# Exercise objective
When a line of the records contains "start", copy it.

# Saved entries

-----

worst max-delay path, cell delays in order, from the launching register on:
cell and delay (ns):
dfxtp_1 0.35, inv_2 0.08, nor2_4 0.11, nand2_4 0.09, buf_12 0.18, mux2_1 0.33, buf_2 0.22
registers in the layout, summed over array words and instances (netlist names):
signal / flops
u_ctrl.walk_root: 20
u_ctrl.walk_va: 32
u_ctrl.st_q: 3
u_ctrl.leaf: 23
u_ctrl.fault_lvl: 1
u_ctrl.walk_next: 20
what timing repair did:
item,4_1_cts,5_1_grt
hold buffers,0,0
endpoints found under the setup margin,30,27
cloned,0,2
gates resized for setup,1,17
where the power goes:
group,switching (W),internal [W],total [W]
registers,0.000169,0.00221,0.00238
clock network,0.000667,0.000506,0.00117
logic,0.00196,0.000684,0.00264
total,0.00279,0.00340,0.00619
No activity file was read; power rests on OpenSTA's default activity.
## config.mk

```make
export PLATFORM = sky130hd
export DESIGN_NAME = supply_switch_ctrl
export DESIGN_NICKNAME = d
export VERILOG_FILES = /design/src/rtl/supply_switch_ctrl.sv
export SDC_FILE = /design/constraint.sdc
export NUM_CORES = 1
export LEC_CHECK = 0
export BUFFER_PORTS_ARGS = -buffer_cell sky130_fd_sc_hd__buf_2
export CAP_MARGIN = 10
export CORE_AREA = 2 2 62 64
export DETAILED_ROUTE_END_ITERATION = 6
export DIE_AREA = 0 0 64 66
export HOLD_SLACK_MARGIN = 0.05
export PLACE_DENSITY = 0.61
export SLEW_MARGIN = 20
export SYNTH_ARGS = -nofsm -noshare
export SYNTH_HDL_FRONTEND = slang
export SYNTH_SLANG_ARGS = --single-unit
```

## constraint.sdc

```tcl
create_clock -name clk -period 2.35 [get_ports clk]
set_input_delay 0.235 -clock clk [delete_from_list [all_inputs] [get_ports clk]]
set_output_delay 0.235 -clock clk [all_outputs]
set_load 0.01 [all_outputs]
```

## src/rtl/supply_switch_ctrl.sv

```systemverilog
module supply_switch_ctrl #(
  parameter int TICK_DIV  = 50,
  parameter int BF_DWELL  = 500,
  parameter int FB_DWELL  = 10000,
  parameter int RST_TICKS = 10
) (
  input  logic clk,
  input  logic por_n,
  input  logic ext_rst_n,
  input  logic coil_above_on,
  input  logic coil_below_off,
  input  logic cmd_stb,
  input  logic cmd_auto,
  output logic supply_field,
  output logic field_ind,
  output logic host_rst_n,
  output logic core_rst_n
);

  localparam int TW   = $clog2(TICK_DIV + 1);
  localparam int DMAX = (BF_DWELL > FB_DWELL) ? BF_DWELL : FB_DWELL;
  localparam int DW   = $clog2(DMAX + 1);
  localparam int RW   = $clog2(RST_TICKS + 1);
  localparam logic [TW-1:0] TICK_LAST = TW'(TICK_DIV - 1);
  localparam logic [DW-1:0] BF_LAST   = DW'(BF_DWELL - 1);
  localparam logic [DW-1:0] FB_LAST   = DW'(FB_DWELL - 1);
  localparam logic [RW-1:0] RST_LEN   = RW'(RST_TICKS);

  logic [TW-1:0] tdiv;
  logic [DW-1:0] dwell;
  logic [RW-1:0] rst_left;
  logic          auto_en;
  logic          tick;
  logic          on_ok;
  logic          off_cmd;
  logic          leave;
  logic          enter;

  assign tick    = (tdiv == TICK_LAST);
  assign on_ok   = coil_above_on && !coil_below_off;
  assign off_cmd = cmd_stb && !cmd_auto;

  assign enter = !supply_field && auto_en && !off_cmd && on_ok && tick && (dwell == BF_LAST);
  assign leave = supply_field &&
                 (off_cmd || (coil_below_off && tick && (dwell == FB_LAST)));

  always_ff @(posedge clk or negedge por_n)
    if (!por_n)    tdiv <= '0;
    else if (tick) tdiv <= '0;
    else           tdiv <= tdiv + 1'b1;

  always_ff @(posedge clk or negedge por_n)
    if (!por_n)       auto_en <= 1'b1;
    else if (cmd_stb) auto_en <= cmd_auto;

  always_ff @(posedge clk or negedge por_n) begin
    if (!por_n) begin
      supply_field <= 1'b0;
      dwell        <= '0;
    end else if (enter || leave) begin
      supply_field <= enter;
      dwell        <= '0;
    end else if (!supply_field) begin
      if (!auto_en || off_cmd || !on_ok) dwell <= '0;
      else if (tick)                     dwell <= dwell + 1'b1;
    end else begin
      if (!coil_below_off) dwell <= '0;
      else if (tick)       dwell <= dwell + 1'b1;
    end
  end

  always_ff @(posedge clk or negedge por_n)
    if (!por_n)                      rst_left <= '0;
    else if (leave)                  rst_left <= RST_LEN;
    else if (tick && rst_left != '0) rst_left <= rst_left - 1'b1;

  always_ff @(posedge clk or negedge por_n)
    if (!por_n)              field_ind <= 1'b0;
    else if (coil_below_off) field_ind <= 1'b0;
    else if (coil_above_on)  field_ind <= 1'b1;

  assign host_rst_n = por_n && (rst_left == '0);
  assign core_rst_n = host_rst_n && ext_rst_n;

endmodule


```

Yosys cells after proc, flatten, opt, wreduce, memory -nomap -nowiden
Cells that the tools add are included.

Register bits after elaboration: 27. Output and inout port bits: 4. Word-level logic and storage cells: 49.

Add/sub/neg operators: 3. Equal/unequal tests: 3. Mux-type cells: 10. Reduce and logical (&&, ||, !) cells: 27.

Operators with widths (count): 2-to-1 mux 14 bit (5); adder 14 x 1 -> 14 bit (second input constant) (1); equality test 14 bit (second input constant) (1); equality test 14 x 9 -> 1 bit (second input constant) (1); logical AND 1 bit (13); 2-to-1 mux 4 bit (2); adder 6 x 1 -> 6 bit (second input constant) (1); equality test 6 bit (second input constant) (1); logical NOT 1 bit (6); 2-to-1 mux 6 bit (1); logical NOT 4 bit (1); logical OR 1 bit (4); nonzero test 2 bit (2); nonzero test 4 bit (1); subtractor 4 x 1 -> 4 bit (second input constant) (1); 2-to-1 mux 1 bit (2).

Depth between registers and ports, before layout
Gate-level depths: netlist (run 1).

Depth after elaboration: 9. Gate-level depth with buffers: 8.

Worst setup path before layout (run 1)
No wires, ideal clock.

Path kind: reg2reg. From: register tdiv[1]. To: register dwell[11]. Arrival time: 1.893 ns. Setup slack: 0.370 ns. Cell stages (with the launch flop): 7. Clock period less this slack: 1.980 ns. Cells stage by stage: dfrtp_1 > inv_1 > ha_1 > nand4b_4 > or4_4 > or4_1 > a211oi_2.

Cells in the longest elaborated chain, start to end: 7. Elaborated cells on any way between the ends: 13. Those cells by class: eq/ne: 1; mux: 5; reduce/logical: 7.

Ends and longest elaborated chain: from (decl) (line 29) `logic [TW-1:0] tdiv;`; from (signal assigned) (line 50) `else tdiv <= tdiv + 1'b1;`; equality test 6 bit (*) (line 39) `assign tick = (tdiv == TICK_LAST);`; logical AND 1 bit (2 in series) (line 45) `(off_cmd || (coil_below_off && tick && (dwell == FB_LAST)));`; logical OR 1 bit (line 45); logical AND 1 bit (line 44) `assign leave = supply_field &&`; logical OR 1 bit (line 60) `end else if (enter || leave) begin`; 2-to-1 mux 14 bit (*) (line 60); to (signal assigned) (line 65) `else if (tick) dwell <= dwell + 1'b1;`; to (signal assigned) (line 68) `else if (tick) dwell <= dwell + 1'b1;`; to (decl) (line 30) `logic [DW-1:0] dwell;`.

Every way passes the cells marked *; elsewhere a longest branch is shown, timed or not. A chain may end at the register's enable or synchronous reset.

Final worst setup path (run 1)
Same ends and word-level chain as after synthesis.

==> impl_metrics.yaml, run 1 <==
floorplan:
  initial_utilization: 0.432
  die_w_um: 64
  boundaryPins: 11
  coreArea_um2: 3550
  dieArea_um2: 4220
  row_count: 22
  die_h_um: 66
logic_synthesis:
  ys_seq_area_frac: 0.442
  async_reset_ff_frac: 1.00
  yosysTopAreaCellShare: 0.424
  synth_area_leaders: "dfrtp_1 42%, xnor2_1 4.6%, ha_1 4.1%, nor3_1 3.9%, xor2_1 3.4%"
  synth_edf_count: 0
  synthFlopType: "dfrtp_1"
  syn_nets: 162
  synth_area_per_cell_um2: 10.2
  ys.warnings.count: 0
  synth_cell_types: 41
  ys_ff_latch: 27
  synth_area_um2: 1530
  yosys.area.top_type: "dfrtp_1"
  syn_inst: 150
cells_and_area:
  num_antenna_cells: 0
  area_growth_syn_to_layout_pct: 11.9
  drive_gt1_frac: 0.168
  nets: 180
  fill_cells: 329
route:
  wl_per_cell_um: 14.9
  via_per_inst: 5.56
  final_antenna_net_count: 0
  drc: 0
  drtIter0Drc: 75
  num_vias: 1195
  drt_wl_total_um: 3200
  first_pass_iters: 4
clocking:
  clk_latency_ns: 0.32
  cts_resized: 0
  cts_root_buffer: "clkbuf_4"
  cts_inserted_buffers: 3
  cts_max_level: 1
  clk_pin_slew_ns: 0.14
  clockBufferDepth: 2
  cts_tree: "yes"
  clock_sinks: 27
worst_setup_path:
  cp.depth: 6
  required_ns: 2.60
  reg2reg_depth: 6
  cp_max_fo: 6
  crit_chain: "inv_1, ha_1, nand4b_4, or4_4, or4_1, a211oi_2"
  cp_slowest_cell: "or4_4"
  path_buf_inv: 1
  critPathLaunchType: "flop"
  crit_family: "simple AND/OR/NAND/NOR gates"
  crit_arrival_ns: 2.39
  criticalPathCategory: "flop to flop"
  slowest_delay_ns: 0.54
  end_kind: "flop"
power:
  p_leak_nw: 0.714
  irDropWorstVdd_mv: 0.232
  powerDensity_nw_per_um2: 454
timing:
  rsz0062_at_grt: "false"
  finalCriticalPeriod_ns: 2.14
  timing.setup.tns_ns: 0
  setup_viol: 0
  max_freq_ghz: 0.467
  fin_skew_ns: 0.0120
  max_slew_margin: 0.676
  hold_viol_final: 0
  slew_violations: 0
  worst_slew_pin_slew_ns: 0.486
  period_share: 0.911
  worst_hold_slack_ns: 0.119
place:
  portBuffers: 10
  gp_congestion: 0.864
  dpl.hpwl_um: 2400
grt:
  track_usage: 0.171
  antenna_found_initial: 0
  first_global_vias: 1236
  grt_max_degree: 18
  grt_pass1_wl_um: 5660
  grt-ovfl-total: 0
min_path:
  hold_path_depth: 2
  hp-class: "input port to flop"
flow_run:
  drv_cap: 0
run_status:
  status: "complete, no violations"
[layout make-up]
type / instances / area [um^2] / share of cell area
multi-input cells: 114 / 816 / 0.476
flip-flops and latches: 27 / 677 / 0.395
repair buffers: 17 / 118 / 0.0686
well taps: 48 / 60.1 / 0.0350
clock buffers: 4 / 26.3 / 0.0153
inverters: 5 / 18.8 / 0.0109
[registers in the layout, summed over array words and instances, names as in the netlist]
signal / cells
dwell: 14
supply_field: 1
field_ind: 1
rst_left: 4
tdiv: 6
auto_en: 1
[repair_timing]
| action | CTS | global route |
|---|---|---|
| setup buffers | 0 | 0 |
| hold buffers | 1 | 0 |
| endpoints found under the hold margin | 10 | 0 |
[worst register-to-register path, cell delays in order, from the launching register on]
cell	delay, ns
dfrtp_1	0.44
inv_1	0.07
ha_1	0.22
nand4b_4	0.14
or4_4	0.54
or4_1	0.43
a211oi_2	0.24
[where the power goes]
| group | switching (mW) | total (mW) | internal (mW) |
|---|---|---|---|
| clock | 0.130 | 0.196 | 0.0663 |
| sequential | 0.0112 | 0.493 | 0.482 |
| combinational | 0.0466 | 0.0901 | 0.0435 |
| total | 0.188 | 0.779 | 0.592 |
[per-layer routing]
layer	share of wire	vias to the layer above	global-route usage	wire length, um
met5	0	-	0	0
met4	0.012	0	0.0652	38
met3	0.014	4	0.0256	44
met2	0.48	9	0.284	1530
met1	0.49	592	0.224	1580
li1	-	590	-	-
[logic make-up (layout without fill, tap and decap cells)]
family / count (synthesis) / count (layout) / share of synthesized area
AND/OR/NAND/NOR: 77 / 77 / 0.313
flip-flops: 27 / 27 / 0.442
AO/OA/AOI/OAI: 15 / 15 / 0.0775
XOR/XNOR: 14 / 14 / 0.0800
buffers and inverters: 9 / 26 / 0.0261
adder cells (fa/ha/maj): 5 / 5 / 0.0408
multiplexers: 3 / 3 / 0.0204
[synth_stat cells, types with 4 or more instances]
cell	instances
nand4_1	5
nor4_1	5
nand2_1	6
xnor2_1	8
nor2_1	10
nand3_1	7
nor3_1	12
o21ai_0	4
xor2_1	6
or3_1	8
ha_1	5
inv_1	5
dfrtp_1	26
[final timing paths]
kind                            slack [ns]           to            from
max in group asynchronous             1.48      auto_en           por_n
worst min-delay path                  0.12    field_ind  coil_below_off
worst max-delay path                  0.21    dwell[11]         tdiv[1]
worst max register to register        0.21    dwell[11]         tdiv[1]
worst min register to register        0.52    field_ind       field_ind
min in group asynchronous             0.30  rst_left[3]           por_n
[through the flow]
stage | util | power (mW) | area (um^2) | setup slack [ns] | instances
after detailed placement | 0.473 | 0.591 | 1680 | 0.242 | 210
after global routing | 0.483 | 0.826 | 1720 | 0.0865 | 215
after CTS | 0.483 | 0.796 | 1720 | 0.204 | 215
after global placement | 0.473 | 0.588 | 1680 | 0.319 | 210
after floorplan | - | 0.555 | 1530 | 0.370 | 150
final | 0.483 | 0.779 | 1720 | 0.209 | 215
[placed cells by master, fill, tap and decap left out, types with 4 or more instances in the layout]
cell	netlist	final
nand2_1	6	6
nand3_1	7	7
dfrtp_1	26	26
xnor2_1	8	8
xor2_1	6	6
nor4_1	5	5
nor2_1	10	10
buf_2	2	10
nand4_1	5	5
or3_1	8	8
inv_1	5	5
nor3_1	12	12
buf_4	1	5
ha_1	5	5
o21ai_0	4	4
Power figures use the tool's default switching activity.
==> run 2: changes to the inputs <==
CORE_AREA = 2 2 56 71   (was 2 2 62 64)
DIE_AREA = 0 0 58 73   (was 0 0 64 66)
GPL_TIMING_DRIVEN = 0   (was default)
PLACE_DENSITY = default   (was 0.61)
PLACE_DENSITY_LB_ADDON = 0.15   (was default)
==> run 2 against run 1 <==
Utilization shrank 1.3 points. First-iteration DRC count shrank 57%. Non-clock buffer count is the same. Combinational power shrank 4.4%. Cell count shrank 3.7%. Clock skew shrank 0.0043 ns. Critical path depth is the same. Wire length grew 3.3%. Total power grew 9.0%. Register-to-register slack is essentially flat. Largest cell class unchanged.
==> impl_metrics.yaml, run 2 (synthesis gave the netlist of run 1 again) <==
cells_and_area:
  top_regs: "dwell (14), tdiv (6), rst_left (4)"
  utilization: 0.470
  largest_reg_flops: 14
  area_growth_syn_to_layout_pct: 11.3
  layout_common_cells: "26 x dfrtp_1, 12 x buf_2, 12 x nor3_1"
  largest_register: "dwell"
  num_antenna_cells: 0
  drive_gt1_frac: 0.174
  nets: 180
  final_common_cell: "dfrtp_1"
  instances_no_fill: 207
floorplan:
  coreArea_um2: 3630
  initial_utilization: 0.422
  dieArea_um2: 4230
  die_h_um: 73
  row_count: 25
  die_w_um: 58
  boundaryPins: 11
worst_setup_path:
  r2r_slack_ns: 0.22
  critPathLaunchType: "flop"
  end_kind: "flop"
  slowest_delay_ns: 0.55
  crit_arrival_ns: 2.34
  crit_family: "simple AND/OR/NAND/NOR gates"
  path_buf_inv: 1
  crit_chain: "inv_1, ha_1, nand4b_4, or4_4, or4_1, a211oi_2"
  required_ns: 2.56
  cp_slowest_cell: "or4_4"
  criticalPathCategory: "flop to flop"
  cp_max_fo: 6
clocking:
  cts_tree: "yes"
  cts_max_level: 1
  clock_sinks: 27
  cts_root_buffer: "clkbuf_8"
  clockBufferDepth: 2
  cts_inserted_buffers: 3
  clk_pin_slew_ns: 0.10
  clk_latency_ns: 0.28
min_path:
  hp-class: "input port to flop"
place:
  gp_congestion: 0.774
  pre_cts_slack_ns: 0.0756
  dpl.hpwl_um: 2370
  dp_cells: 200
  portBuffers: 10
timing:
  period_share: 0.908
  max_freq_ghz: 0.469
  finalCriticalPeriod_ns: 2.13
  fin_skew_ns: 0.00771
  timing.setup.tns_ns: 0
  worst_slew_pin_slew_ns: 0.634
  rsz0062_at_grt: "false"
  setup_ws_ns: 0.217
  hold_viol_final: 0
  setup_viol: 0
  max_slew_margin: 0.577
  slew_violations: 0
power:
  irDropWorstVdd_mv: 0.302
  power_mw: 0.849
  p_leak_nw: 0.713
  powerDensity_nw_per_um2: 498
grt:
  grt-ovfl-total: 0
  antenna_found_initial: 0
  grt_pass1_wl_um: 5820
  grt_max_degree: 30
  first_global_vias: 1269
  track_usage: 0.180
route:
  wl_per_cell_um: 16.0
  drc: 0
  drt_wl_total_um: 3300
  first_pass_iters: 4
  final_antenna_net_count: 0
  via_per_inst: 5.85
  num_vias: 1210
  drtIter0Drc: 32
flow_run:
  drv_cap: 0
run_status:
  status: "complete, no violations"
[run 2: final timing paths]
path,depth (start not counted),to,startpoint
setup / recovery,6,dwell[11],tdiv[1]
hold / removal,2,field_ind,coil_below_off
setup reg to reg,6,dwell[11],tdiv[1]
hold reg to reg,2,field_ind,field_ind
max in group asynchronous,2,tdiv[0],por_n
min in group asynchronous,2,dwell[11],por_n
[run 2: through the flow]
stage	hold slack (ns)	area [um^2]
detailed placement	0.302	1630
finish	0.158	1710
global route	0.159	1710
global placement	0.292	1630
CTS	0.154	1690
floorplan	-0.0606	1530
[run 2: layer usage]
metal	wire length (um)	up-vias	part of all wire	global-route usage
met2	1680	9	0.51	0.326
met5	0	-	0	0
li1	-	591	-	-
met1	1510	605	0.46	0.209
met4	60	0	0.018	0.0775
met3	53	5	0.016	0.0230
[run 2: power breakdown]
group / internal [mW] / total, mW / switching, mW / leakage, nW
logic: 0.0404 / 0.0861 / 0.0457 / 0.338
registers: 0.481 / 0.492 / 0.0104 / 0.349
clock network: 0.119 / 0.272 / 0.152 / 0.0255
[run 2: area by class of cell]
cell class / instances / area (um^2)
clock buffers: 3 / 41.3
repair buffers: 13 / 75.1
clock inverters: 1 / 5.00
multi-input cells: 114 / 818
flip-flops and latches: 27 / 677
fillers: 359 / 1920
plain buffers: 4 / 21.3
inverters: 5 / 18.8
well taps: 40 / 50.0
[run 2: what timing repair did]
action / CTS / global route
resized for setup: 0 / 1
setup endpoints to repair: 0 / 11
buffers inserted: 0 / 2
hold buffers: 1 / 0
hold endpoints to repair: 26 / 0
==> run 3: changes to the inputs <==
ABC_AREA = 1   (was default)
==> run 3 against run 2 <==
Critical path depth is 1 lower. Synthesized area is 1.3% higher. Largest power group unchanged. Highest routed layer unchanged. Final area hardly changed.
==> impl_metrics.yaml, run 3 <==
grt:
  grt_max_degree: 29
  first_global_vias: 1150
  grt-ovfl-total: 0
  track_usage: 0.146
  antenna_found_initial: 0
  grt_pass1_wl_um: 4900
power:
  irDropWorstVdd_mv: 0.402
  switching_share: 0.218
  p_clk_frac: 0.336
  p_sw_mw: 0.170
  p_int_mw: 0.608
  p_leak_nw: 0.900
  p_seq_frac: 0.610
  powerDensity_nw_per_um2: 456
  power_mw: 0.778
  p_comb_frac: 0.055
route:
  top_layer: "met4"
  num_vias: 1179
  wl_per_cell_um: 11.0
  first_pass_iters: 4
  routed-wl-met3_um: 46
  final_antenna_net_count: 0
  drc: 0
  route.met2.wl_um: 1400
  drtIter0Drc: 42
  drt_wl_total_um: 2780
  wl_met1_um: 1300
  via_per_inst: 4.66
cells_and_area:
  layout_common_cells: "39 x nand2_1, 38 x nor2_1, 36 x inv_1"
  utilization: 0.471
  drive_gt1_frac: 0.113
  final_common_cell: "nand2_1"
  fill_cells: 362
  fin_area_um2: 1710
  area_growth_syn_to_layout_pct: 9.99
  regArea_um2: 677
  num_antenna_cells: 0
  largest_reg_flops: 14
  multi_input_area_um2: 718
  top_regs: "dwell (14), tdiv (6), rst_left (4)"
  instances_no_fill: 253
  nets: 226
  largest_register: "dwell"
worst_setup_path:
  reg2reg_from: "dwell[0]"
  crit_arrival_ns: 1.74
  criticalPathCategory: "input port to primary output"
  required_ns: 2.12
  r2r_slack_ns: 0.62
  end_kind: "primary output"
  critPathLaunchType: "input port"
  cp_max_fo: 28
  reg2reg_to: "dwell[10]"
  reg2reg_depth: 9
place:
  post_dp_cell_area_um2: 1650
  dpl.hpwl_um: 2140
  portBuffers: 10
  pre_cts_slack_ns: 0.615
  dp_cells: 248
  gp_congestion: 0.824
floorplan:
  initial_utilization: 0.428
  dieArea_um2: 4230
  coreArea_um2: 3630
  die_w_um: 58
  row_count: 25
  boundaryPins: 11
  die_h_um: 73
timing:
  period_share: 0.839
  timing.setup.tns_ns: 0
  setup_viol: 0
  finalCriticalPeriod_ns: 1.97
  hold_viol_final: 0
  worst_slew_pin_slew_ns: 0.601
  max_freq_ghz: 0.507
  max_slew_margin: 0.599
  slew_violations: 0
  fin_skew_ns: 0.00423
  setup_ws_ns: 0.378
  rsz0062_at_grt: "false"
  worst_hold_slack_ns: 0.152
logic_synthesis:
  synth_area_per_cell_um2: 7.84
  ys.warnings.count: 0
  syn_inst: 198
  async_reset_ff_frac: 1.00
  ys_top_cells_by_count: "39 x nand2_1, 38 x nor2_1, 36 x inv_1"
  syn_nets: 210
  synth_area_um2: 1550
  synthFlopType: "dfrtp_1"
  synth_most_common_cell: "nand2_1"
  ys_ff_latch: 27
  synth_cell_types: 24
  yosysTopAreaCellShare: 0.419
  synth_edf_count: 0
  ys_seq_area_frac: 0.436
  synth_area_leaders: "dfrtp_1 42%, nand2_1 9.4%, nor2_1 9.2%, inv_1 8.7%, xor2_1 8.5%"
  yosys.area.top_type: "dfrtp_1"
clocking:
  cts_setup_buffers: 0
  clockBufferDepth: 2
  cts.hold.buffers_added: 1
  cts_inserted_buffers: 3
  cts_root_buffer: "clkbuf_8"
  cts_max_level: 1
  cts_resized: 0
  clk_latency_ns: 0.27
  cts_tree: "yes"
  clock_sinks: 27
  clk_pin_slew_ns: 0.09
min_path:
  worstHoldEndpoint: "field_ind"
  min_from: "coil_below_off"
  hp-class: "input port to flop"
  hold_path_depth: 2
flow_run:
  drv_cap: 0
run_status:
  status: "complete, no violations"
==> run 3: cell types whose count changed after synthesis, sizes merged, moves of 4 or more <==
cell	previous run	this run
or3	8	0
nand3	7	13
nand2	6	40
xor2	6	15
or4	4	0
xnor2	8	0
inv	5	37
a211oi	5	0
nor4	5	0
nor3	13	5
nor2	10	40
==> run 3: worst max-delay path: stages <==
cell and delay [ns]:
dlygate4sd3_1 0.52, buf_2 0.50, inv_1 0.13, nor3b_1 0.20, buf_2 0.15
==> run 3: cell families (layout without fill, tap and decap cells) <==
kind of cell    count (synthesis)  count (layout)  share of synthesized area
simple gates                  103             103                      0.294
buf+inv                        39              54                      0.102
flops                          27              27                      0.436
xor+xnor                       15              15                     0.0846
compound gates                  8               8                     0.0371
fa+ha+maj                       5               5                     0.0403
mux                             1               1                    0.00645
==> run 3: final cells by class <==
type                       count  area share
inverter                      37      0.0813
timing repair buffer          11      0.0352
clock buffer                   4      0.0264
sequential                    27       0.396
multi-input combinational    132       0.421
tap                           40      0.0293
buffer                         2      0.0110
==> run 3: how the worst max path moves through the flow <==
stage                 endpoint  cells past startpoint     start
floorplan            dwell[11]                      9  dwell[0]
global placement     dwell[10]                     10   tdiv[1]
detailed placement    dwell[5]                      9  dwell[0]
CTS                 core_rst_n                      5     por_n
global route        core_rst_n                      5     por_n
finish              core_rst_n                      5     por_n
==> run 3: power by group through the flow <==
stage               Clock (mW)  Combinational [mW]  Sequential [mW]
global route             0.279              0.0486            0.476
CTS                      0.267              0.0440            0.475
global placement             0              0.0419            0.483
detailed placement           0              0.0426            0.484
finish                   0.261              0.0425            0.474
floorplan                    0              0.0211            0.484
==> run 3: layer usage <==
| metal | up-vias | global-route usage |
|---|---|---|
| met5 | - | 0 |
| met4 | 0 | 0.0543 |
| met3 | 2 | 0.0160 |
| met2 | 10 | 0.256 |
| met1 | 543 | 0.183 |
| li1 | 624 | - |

-----

# Written solution
Cells in the longest elaborated chain, start to end: 7. Elaborated cells on any way between the ends: 13. Those cells by class: eq/ne: 1; mux: 5; reduce/logical: 7.
path,depth (start not counted),to,startpoint
stage                 endpoint  cells past startpoint     start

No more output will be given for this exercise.